Sustainable endurance of the membrane electrode assembly (MEA) is a major obstacle that hinders the widespread commercialization of PEM fuel cell (PEMFC) technology. Herein, we have successfully demonstrated the construction of an efficient PEMFC using MEAs based on durable N-doped mesoporous carbon nanofibers (g-C3N4/m-PCNFs) functionalized with a thin overlay coating of titanium nitride (TiN) as catalyst support materials with well-distributed 2–3 nm Pt electrocatalysts (Pt/TiN/g-C3N4/m-PCNFs), which could significantly improve the carbon corrosion resistance and inhibit electrocatalyst degradation.
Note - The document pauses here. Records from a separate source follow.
What follows belongs to an exercise in optimizing a design on an open flow for a short achievable clock period and few clock cycles; a production flow would make more cautious choices. Only simulation tests tie the RTL to the original design; equivalence was not proved.

==> tundra <==
## multicycle_cpu
module multicycle_cpu #(
  parameter int              XLEN     = cpu_pkg::XLEN_DEFAULT,
  parameter int              NREG     = 32,
  parameter logic [XLEN-1:0] RESET_PC = '0
) (
  input  logic              Clock,
  input  logic              Reset,
  output logic              imem_req,
  output logic [XLEN-1:0]   imem_addr,
  input  logic              imem_ready,
  input  logic [31:0]       imem_rdata,
  output logic              dmem_req,
  output logic              dmem_we,
  output logic [XLEN-1:0]   dmem_addr,
  output logic [XLEN-1:0]   dmem_wdata,
  input  logic              dmem_ready,
  input  logic [XLEN-1:0]   dmem_rdata,
  output logic [XLEN-1:0]   Result,
  output logic [XLEN-1:0]   Addr,
  output logic              retire,
  output logic              halted
);
clock: 6.0 ns
lec_check: 0
cap_margin: 20
core_area: 2.3 2.72 382.26 383.52
die_area: 0 0 386.24 386.24
place_density: 0.6
setup_slack_margin: 3.2
slew_margin: 20
standard.sh (not shown) runs the stock make flow with config.mk's settings and CLKGATE_MAP_FILE= SYNTH_SCRIPT=/design/flow/synth_recipe.tcl, a recipe that flattens the netlist after the stock synthesis.
==> flow/flow/run.sh <==
#!/bin/bash
# The standard layout (standard.sh) with three changes, none to the flip-flops:
#  - Yosys's ABC maps the combinational logic with a delay-driven script
#    (abc_speed.script here) instead of ORFS's;
#  - adders are left to ABC rather than mapped to full-adder cells first
#    (ADDER_MAP_FILE empty);
#  - the port buffers are buf_8 cells instead of the smallest buffer.
# Every tool's output goes to the ORFS logs under orfs/logs; make's own
# output goes to orfs_make.log here.
set -euo pipefail
here=$(pwd)
rm -rf "$here/scripts_abc"
cp -r "$FLOW_HOME/scripts" "$here/scripts_abc"
chmod -R u+w "$here/scripts_abc"
cp "$here/flow/abc_speed.script" "$here/scripts_abc/abc_speed.script"
bash standard.sh SCRIPTS_DIR="$here/scripts_abc" ADDER_MAP_FILE= \
  BUFFER_PORTS_ARGS="-buffer_cell sky130_fd_sc_hd__buf_8" finish > "$here/orfs_make.log" 2>&1
==> flow/flow/abc_speed.script <==
strash
if -g
strash
dch -f
map -D 1000
topo
buffer -c
upsize -c
dnsize -c
==> inputs of yarrow, as changes to tundra <==
--- a/flow/design.v
+++ b/flow/design.v
@@ -49,14 +49,14 @@
 module regfile #(
   parameter int XLEN = 32,
   parameter int NREG = 32
 ) (
   input  logic            clk,
   input  logic            rst_n,
-  input  logic [4:0]      raddr1,
-  input  logic [4:0]      raddr2,
+  input  logic [31:0]     rsel1,
+  input  logic [31:0]     rsel2,
   output logic [XLEN-1:0] rdata1,
   output logic [XLEN-1:0] rdata2,
   input  logic            we,
   input  logic [4:0]      waddr,
   input  logic [XLEN-1:0] wdata
 );
@@ -83,14 +83,23 @@
       end else begin : g_zero
         assign regs[gi]  = '0;
         assign valid[gi] = 1'b0;
       end
     end
   endgenerate
-  assign rdata1 = valid[raddr1] ? regs[raddr1] : '0;
-  assign rdata2 = valid[raddr2] ? regs[raddr2] : '0;
+  logic [31:0] sel1, sel2;
+  assign sel1 = rsel1 & valid;
+  assign sel2 = rsel2 & valid;
+  always_comb begin
+    rdata1 = '0;
+    rdata2 = '0;
+    for (int i = 1; i < 32; i++) begin
+      rdata1 = rdata1 | ({XLEN{sel1[i]}} & regs[i]);
+      rdata2 = rdata2 | ({XLEN{sel2[i]}} & regs[i]);
+    end
+  end
 endmodule
 module multicycle_cpu #(
   parameter int              XLEN     = cpu_pkg::XLEN_DEFAULT,
   parameter int              NREG     = 32,
   parameter logic [XLEN-1:0] RESET_PC = '0
 ) (
@@ -130,34 +139,42 @@
   logic [XLEN-1:0] pc3, a3, bx3, addr3;
   logic [4:0]      dest3;
   logic [XLEN-1:0] res_reg;        
   logic            wr4;            
   logic [4:0]      dest4;
   logic [XLEN-1:0] wd3;            
-  logic [XLEN-1:0] pcp4, jtgt1, tgt1, rdata1, rdata2;
+  logic            vD;             
+  logic [31:0]     ir1;            
+  logic [XLEN-1:0] pc1, tgt1;      
+  logic [31:0]     rsel1, rsel2;   
+  logic [XLEN-1:0] pcp4, jtgtF, tgtF;
+  logic            fetchF, jF, legalF;
+  assign pcp4   = {cpu_pkg::ks_add({2'b00, pc_reg[XLEN-1:2]}, 32'd0, 1'b1), 2'b00};
+  assign fetchF = fetch_en && imem_ready;
+  assign jF     = (imem_rdata[31:26] == cpu_pkg::OP_J);
+  assign legalF = cpu_pkg::is_legal(imem_rdata[31:26], imem_rdata[5:0]);
+  assign jtgtF  = {pcp4[XLEN-1:28], imem_rdata[25:0], 2'b00};
+  logic [31:0] tgtcF;
+  assign tgtcF = cpu_pkg::ks_add({2'b00, pc_reg[XLEN-1:2]},
+                                 {{(XLEN-14){imem_rdata[15]}}, imem_rdata[15:0]}, 1'b1);
+  assign tgtF  = {tgtcF[XLEN-3:0], 2'b00};
+  logic [XLEN-1:0] rdata1, rdata2;
   logic [5:0]      op1, fn1;
   logic [4:0]      rs1, rt1, rd1, dest1;
-  logic            r1, addi1, lw1, sw1, beq1, j1, legal1;
-  assign pcp4  = {cpu_pkg::ks_add({2'b00, pc_reg[XLEN-1:2]}, 32'd0, 1'b1), 2'b00};
-  assign op1   = imem_rdata[31:26];
-  assign fn1   = imem_rdata[5:0];
-  assign rs1   = imem_rdata[25:21];
-  assign rt1   = imem_rdata[20:16];
-  assign rd1   = imem_rdata[15:11];
-  assign jtgt1 = {pcp4[XLEN-1:28], imem_rdata[25:0], 2'b00};
-  logic [31:0] tgtc1;
-  assign tgtc1 = cpu_pkg::ks_add({2'b00, pc_reg[XLEN-1:2]},
-                                 {{(XLEN-14){imem_rdata[15]}}, imem_rdata[15:0]}, 1'b1);
-  assign tgt1  = {tgtc1[XLEN-3:0], 2'b00};
+  logic            r1, addi1, lw1, sw1, beq1, legal1;
+  assign op1   = ir1[31:26];
+  assign fn1   = ir1[5:0];
+  assign rs1   = ir1[25:21];
+  assign rt1   = ir1[20:16];
+  assign rd1   = ir1[15:11];
   assign legal1 = cpu_pkg::is_legal(op1, fn1);
   assign r1     = (op1 == cpu_pkg::OP_RTYPE);
   assign addi1  = (op1 == cpu_pkg::OP_ADDI);
   assign lw1    = (op1 == cpu_pkg::OP_LW);
   assign sw1    = (op1 == cpu_pkg::OP_SW);
   assign beq1   = (op1 == cpu_pkg::OP_BEQ);
-  assign j1     = (op1 == cpu_pkg::OP_J);
   assign dest1  = r1 ? rd1 : ((addi1 || lw1) ? rt1 : 5'd0);
   logic [XLEN-1:0] sum3, alu3, wval3;
   logic            dstall, done3;
   assign sum3  = cpu_pkg::ks_add(a3, bx3, cin3);
   assign alu3  = ({XLEN{selsum3}} & sum3)
                | ({XLEN{seland3}} & (a3 & bx3))
@@ -166,14 +183,14 @@
   assign wval3 = lw3 ? dmem_rdata : alu3;
   assign dstall = ret_m3 && !dmem_ready;
   assign done3  = v3 && !dstall;
   regfile #(.XLEN(XLEN), .NREG(NREG)) u_regfile (
     .clk    (Clock),
     .rst_n  (Reset),
-    .raddr1 (rs1),
-    .raddr2 (rt1),
+    .rsel1  (rsel1),
+    .rsel2  (rsel2),
     .rdata1 (rdata1),
     .rdata2 (rdata2),
     .we     (wr4),
     .waddr  (dest4),
     .wdata  (res_reg)
   );
@@ -184,24 +201,28 @@
   logic            lt2;
   logic [XLEN-1:0] sa2, sb2;
   assign sa2 = m3a ? dmem_rdata : a2;
   assign sb2 = m3b ? dmem_rdata : b2;
   assign lt2 = $signed(sa2) < $signed(sb2);
   assign hold2 = v2 && hz2;
-  assign adv2  = !dstall && !hold2 && !(v2 && halt2);
+  logic adv2n;
+  assign adv2n = !hold2 && !(v2 && halt2);
+  assign adv2  = adv2n && !dstall;
   function automatic logic s3_eq(input logic [XLEN-1:0] y);
     s3_eq = 1'b0;
     if (seland3) s3_eq = ((a3 & bx3) == y);
     if (selor3)  s3_eq = ((a3 | bx3) == y);
     if (selslt3) s3_eq = (y[XLEN-1:1] == '0) && (y[0] == lt3);
     if (selsum3) s3_eq = cpu_pkg::sum_eq(a3, bx3, cin3, y);
   endfunction
   assign eqa2 = s3_eq(b2);
   assign eqb2 = s3_eq(a2);
   assign eq2 = same2 || (m3a && eqa2) || (m3b && eqb2) || (!m3a && !m3b && a2 == b2);
-  assign taken2 = v2 && beq2 && eq2 && !hold2 && !dstall;
+  logic taken2n;
+  assign taken2n = v2 && beq2 && eq2 && !hold2;
+  assign taken2  = taken2n && !dstall;
   logic z2, z2_ok, res1, taken1;
   always_comb begin
     z2 = 1'b0;
     if (seland2) z2 = ((a2 & b2) == '0);
     if (selor2)  z2 = ((a2 | b2) == '0);
     if (selslt2) z2 = !($signed(a2) < $signed(b2));   
@@ -209,77 +230,96 @@
                      : (inv2 ? (a2 == b2) : cpu_pkg::sum_eq(a2, b2, 1'b0, '0));
   end
   assign z2_ok  = v2 && dest2 != 5'd0
                && (seland2 || selor2 || selsum2 || selslt2) && !m3a && (addi2 || !m3b);
   assign res1   = beq1 && z2_ok && ((rt1 == 5'd0 && rs1 == dest2) || (rs1 == 5'd0 && rt1 == dest2));
   assign taken1 = res1 && z2;
-  logic fetch1;
+  logic advFn, advF;
   logic v2_n, halt2_n, v3_n, mem3_n, hreg_n;
-  assign fetch1  = fetch_en && imem_ready;
-  assign v2_n    = adv2 ? (fetch1 && !taken2) : v2;
-  assign halt2_n = adv2 ? !legal1 : halt2;
-  assign v3_n    = dstall ? v3 : (adv2 && v2);
-  assign mem3_n  = adv2 ? (lw2 || sw2) : (lw3 || sw3);
-  assign hreg_n  = hreg || (v2 && halt2 && !dstall);
+  assign advFn   = adv2n || !vD;
+  assign advF    = advFn && !dstall;
+  assign v2_n    = adv2n ? (vD && !taken2n) : v2;
+  assign halt2_n = adv2n ? !legal1 : halt2;
+  assign v3_n    = adv2n && v2;
+  assign mem3_n  = adv2n ? (lw2 || sw2) : (lw3 || sw3);
+  assign hreg_n  = hreg || (v2 && halt2);
   logic m3a_n, m3b_n;
   assign m3a_n = v2 && dest2 != 5'd0 && dest2 == rs1;
   assign m3b_n = v2 && dest2 != 5'd0 && dest2 == rt1 && (r1 || sw1 || beq1);
   logic byp_a1, byp_b1, bypw_a1, bypw_b1, cap_a2, cap_b2;
   logic [XLEN-1:0] rd_a1, rd_b1;
-  assign byp_a1  = wr3 && !dstall && dest3 == rs1;
-  assign byp_b1  = wr3 && !dstall && dest3 == rt1;
+  assign byp_a1  = wr3 && dest3 == rs1;
+  assign byp_b1  = wr3 && dest3 == rt1;
   assign bypw_a1 = wr4 && dest4 == rs1;
   assign bypw_b1 = wr4 && dest4 == rt1;
   assign rd_a1   = bypw_a1 ? res_reg : rdata1;
   assign rd_b1   = bypw_b1 ? res_reg : rdata2;
   assign cap_a2 = m3a && !dstall;
   assign cap_b2 = m3b && !dstall;
   always_ff @(posedge Clock) begin
     if (!Reset) begin
       pc_reg     <= RESET_PC;
       fetch_en   <= 1'b1;
       hreg       <= 1'b0;
       halted_reg <= 1'b0;
-      v2 <= 1'b0; halt2 <= 1'b0;
+      vD <= 1'b0; v2 <= 1'b0; halt2 <= 1'b0;
       m3a <= 1'b0; m3b <= 1'b0; hz2 <= 1'b0;
       v3 <= 1'b0; wr3 <= 1'b0; lw3 <= 1'b0; sw3 <= 1'b0; wr4 <= 1'b0;
       ret_nm3 <= 1'b0; ret_m3 <= 1'b0;
       res_reg <= '0;
+    end else if (dstall) begin
+      wr4 <= 1'b0;
     end else begin
       hreg       <= hreg_n;
       halted_reg <= hreg_n || (v2_n && halt2_n && !(v3_n && mem3_n));
       v2         <= v2_n;
       v3         <= v3_n;
       ret_nm3    <= v3_n && !mem3_n;
       ret_m3     <= v3_n && mem3_n;
-      if (done3 && res3) res_reg <= wval3;
-      wr4 <= wr3 && !dstall;
-      if (adv2) begin
+      if (v3 && res3) res_reg <= wval3;
+      wr4 <= wr3;
+      if (adv2n) begin
         lw3   <= lw2;
         sw3   <= sw2;
         wr3   <= v2 && dest2 != 5'd0;
         halt2 <= !legal1;
         m3a   <= m3a_n;
         m3b   <= m3b_n;
         hz2   <= ((lw1 || sw1) && m3a_n) || (beq1 && !res1 && lw2 && (m3a_n || m3b_n))
               || (r1 && fn1 == cpu_pkg::FN_SLT && !lw2 && (m3a_n || m3b_n));
-      end else if (!dstall) begin
+      end else begin
         wr3 <= 1'b0;
         m3a <= 1'b0;
         m3b <= 1'b0;
         hz2 <= 1'b0;
       end
-      if (taken2)
-        pc_reg <= tgt2;
-      else if (adv2 && fetch1) begin
-        pc_reg <= j1 ? jtgt1 : (taken1 ? tgt1 : pcp4);
-        if (!legal1) fetch_en <= 1'b0;
+      if (taken2n) begin
+        pc_reg   <= tgt2;
+        vD       <= 1'b0;
+        fetch_en <= 1'b1;
+      end else if (adv2n && vD && taken1) begin
+        pc_reg   <= tgt1;
+        vD       <= 1'b0;
+        fetch_en <= 1'b1;
+      end else if (advFn) begin
+        vD <= fetchF;
+        if (fetchF) begin
+          pc_reg <= jF ? jtgtF : pcp4;
+          if (!legalF) fetch_en <= 1'b0;
+        end
       end
     end
   end
   always_ff @(posedge Clock) begin
+    if (advF) begin
+      ir1   <= imem_rdata;
+      pc1   <= pc_reg;
+      tgt1  <= tgtF;
+      rsel1 <= 32'd1 << imem_rdata[25:21];
+      rsel2 <= 32'd1 << imem_rdata[20:16];
+    end
     if (adv2) begin
       res3    <= res2;
       cin3    <= inv2;
       selsum3 <= selsum2;
       seland3 <= seland2;
       selor3  <= selor2;
@@ -302,18 +342,18 @@
       addi2   <= addi1;
       inv2    <= r1 && fn1 == cpu_pkg::FN_SUB;
       selsum2 <= addi1 || (r1 && (fn1 == cpu_pkg::FN_ADD || fn1 == cpu_pkg::FN_SUB));
       seland2 <= r1 && fn1 == cpu_pkg::FN_AND;
       selor2  <= r1 && fn1 == cpu_pkg::FN_OR;
       selslt2 <= r1 && fn1 == cpu_pkg::FN_SLT;
-      pc2     <= pc_reg;
+      pc2     <= pc1;
       tgt2    <= tgt1;
       rs2     <= rs1;
       rt2     <= rt1;
       dest2   <= dest1;
-      imm2    <= imem_rdata[15:0];
+      imm2    <= ir1[15:0];
       a2      <= byp_a1 ? wval3 : rd_a1;
       b2      <= byp_b1 ? wval3 : rd_b1;
     end else begin
       if (cap_a2) a2 <= wval3;
       if (cap_b2) b2 <= wval3;
     end
- CORE_AREA: 2.3 2.72 382.26 383.52 -> 2.3 2.72 436.54 437.92
- DIE_AREA: 0 0 386.24 386.24 -> 0 0 440.64 440.64
==> inputs of onyx, as changes to tundra <==
--- a/flow/design.v
+++ b/flow/design.v
@@ -184,24 +184,28 @@
   logic            lt2;
   logic [XLEN-1:0] sa2, sb2;
   assign sa2 = m3a ? dmem_rdata : a2;
   assign sb2 = m3b ? dmem_rdata : b2;
   assign lt2 = $signed(sa2) < $signed(sb2);
   assign hold2 = v2 && hz2;
-  assign adv2  = !dstall && !hold2 && !(v2 && halt2);
+  logic adv2n;
+  assign adv2n = !hold2 && !(v2 && halt2);
+  assign adv2  = adv2n && !dstall;
   function automatic logic s3_eq(input logic [XLEN-1:0] y);
     s3_eq = 1'b0;
     if (seland3) s3_eq = ((a3 & bx3) == y);
     if (selor3)  s3_eq = ((a3 | bx3) == y);
     if (selslt3) s3_eq = (y[XLEN-1:1] == '0) && (y[0] == lt3);
     if (selsum3) s3_eq = cpu_pkg::sum_eq(a3, bx3, cin3, y);
   endfunction
   assign eqa2 = s3_eq(b2);
   assign eqb2 = s3_eq(a2);
   assign eq2 = same2 || (m3a && eqa2) || (m3b && eqb2) || (!m3a && !m3b && a2 == b2);
-  assign taken2 = v2 && beq2 && eq2 && !hold2 && !dstall;
+  logic taken2n;
+  assign taken2n = v2 && beq2 && eq2 && !hold2;
+  assign taken2  = taken2n && !dstall;
   logic z2, z2_ok, res1, taken1;
   always_comb begin
     z2 = 1'b0;
     if (seland2) z2 = ((a2 & b2) == '0);
     if (selor2)  z2 = ((a2 | b2) == '0);
     if (selslt2) z2 = !($signed(a2) < $signed(b2));   
@@ -212,24 +216,24 @@
                && (seland2 || selor2 || selsum2 || selslt2) && !m3a && (addi2 || !m3b);
   assign res1   = beq1 && z2_ok && ((rt1 == 5'd0 && rs1 == dest2) || (rs1 == 5'd0 && rt1 == dest2));
   assign taken1 = res1 && z2;
   logic fetch1;
   logic v2_n, halt2_n, v3_n, mem3_n, hreg_n;
   assign fetch1  = fetch_en && imem_ready;
-  assign v2_n    = adv2 ? (fetch1 && !taken2) : v2;
-  assign halt2_n = adv2 ? !legal1 : halt2;
-  assign v3_n    = dstall ? v3 : (adv2 && v2);
-  assign mem3_n  = adv2 ? (lw2 || sw2) : (lw3 || sw3);
-  assign hreg_n  = hreg || (v2 && halt2 && !dstall);
+  assign v2_n    = adv2n ? (fetch1 && !taken2n) : v2;
+  assign halt2_n = adv2n ? !legal1 : halt2;
+  assign v3_n    = adv2n && v2;
+  assign mem3_n  = adv2n ? (lw2 || sw2) : (lw3 || sw3);
+  assign hreg_n  = hreg || (v2 && halt2);
   logic m3a_n, m3b_n;
   assign m3a_n = v2 && dest2 != 5'd0 && dest2 == rs1;
   assign m3b_n = v2 && dest2 != 5'd0 && dest2 == rt1 && (r1 || sw1 || beq1);
   logic byp_a1, byp_b1, bypw_a1, bypw_b1, cap_a2, cap_b2;
   logic [XLEN-1:0] rd_a1, rd_b1;
-  assign byp_a1  = wr3 && !dstall && dest3 == rs1;
-  assign byp_b1  = wr3 && !dstall && dest3 == rt1;
+  assign byp_a1  = wr3 && dest3 == rs1;
+  assign byp_b1  = wr3 && dest3 == rt1;
   assign bypw_a1 = wr4 && dest4 == rs1;
   assign bypw_b1 = wr4 && dest4 == rt1;
   assign rd_a1   = bypw_a1 ? res_reg : rdata1;
   assign rd_b1   = bypw_b1 ? res_reg : rdata2;
   assign cap_a2 = m3a && !dstall;
   assign cap_b2 = m3b && !dstall;
@@ -241,39 +245,41 @@
       halted_reg <= 1'b0;
       v2 <= 1'b0; halt2 <= 1'b0;
       m3a <= 1'b0; m3b <= 1'b0; hz2 <= 1'b0;
       v3 <= 1'b0; wr3 <= 1'b0; lw3 <= 1'b0; sw3 <= 1'b0; wr4 <= 1'b0;
       ret_nm3 <= 1'b0; ret_m3 <= 1'b0;
       res_reg <= '0;
+    end else if (dstall) begin
+      wr4 <= 1'b0;
     end else begin
       hreg       <= hreg_n;
       halted_reg <= hreg_n || (v2_n && halt2_n && !(v3_n && mem3_n));
       v2         <= v2_n;
       v3         <= v3_n;
       ret_nm3    <= v3_n && !mem3_n;
       ret_m3     <= v3_n && mem3_n;
-      if (done3 && res3) res_reg <= wval3;
-      wr4 <= wr3 && !dstall;
-      if (adv2) begin
+      if (v3 && res3) res_reg <= wval3;
+      wr4 <= wr3;
+      if (adv2n) begin
         lw3   <= lw2;
         sw3   <= sw2;
         wr3   <= v2 && dest2 != 5'd0;
         halt2 <= !legal1;
         m3a   <= m3a_n;
         m3b   <= m3b_n;
         hz2   <= ((lw1 || sw1) && m3a_n) || (beq1 && !res1 && lw2 && (m3a_n || m3b_n))
               || (r1 && fn1 == cpu_pkg::FN_SLT && !lw2 && (m3a_n || m3b_n));
-      end else if (!dstall) begin
+      end else begin
         wr3 <= 1'b0;
         m3a <= 1'b0;
         m3b <= 1'b0;
         hz2 <= 1'b0;
       end
-      if (taken2)
+      if (taken2n)
         pc_reg <= tgt2;
-      else if (adv2 && fetch1) begin
+      else if (adv2n && fetch1) begin
         pc_reg <= j1 ? jtgt1 : (taken1 ? tgt1 : pcp4);
         if (!legal1) fetch_en <= 1'b0;
       end
     end
   end
   always_ff @(posedge Clock) begin
- SETUP_SLACK_MARGIN: 3.2 -> 2.9
==> results.cfg <==
[run_status]
outcome = no timing/DRC/antenna violations

[detailed_routing]
totalWireLength_um = 498300

[setup_path]
crit_cells = 16

[global_route]
grt_pass1_wl_um = 654400

[synthesis]
ys_types = 85

[floorplan]
start_util_pct = 43.43
(the above is from yarrow)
Surface modification on the carbon support backbone using N-doping with g-C3N4 and Ti–N–C moieties provides strong metal support interactions to the catalyst layer on the MEA, facilitating ORR activity and stability. The surface-engineered Pt/TiN/g-C3N4/m-PCNFs exhibited outstanding electrocatalytic performance (electrochemical surface area (ECSA) = 95 m2/g) compared to commercial Pt/C (ECSA = 47 m2/g) and showed excellent durability with 93% retention in current density after 30,000 s and minor change in activity even after 10,000 potential sweeps. Compared to the commercial Pt/C electrocatalyst (151 mW/cm2), the Pt/TiN/g-C3N4/m-PCNF-based membrane electrode assembly exhibited 2 times higher power density (330 mW/cm2) and current density (919 mA/cm2) during single PEMFC testing owing to the favorable mass transport due to the accessible mesoporous structure and high specific surface area, N-doping, uniform distribution of Pt nanoparticles, and abundant active sites on the support material. TiN coating enhanced the oxidative/corrosion resistance of the Pt/TiN/g-C3N4/m-PCNFs, which is reflected in the short term durability assessment, where the corresponding MEA exhibited only 0.4% drop in the peak power density even after 8 h of durability testing under PEMFC conditions. Therefore, Pt/TiN/g-C3N4/m-PCNFs are believed to create a paradigm shift in developing robust electrocatalyst support materials toward durable PEMFCs.